Flood, V. J., Schneider, A., & Abrahamson, D. (2015, April). Moving targets: Representing and simulating choreographies of multimodal pedagogical tactics for virtual agent mathematics tutors. Paper presented at the annual meeting of the American Educational Research Association, Chicago, April 16-20.

ABSTRACT: A team of UC Berkeley Learning Scientists (Abrahamson, Director) and UC Davis Computer Scientists (Neff, Director) are collaborating on an NSF Cyberlearning EXP project, “Gesture Enhancement of Virtual Agent Mathematics Tutors.” The UCB team has been generating a library of pedagogical gestures for the UCD team to simulate virtually, based on motion capture. Our gesture-archiving effort yielded unexpected insights: (1) analysis of this library sensitized us to aspects of our own multimodal pedagogical communication, such as gaze, that we had overlooked in prior microgenetic modeling; and (2) an animated library of multimodal pedagogical tactics could serve in teachers’ professional training and development.

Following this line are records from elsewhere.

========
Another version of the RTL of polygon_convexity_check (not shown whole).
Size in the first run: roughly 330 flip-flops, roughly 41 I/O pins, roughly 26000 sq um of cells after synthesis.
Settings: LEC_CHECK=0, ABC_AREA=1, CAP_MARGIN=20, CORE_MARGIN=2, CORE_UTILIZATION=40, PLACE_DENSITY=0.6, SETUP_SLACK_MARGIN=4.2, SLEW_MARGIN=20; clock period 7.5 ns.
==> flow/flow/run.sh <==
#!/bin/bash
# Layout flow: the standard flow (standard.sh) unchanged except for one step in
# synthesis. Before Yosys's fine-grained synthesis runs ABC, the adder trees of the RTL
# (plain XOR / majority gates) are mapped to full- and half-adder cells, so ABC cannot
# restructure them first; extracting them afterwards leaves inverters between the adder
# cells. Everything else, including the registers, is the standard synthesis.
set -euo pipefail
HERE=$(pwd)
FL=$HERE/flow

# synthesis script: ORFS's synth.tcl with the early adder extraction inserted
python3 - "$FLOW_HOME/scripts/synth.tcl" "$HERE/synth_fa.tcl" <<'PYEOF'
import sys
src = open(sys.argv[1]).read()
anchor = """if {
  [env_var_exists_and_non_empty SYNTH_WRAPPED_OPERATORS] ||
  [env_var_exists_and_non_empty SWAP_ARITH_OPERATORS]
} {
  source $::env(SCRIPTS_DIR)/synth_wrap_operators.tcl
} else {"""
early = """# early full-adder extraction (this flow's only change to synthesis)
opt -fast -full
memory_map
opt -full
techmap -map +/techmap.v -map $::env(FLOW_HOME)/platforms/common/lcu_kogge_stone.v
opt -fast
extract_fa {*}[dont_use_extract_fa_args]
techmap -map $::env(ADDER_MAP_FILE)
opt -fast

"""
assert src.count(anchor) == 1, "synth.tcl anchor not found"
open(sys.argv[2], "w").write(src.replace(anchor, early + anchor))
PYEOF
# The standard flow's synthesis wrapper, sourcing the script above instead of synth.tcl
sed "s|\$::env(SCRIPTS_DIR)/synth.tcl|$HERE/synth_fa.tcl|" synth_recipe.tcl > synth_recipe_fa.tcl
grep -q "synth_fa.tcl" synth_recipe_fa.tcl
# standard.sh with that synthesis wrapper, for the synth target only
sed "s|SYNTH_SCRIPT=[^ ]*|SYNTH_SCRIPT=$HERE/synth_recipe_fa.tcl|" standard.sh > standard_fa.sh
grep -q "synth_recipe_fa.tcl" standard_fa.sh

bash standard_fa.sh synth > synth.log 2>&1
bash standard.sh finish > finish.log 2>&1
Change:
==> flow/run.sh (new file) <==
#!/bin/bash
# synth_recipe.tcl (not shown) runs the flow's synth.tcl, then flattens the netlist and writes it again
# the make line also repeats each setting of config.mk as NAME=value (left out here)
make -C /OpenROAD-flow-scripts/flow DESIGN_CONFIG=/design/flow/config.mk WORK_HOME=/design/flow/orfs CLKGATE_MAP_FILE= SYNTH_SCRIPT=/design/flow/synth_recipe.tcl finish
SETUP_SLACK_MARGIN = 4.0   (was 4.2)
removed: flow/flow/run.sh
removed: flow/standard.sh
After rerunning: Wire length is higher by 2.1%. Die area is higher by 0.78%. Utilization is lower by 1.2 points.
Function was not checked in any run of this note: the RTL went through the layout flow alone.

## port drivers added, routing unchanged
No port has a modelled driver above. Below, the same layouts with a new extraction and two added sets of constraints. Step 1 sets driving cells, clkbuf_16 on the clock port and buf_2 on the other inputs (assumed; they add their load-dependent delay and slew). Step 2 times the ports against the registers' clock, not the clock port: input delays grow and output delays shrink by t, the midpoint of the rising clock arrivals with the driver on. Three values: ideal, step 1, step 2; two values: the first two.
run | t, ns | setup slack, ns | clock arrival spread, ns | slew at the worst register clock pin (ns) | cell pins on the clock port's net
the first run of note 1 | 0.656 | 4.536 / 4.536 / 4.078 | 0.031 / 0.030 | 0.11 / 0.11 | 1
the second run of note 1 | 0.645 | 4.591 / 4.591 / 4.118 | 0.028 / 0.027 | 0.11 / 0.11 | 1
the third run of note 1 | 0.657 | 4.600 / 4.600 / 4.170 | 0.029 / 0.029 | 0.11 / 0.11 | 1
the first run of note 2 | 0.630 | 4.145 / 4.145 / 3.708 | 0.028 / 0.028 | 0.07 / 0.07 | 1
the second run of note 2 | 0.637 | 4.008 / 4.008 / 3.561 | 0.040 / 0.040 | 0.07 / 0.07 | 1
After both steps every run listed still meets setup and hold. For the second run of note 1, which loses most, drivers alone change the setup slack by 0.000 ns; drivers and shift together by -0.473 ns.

Flood, V. J., Schneider, A., & Abrahamson, D. (2014). Gesture enhancement of a virtual tutor via investigating human tutor discursive strategies: Forms and functions for proportions. In J. L. Polman, E. A. Kyza, D. K. O’Neill, I. Tabak, W. R. Penuel, A. S. Jurow, K. O’Connor, T. Lee, & L. D’Amico (Eds.), Proceedings of “Learning and Becoming in Practice,” the 11th International Conference of the Learning Sciences (ICLS) 2014 (Vol. 3, pp. 1593-1594). Boulder, CO: International Society of the Learning Sciences.

ABSTRACT: We examine expert human mathematics-tutor gestures in the context of an interactive design for proportionality in order to design a virtual pedagogical agent. Early results implicate distinct gesture morphologies serving consistent contextual functionalities in guiding learners towards quantitative descriptions of proportional relations.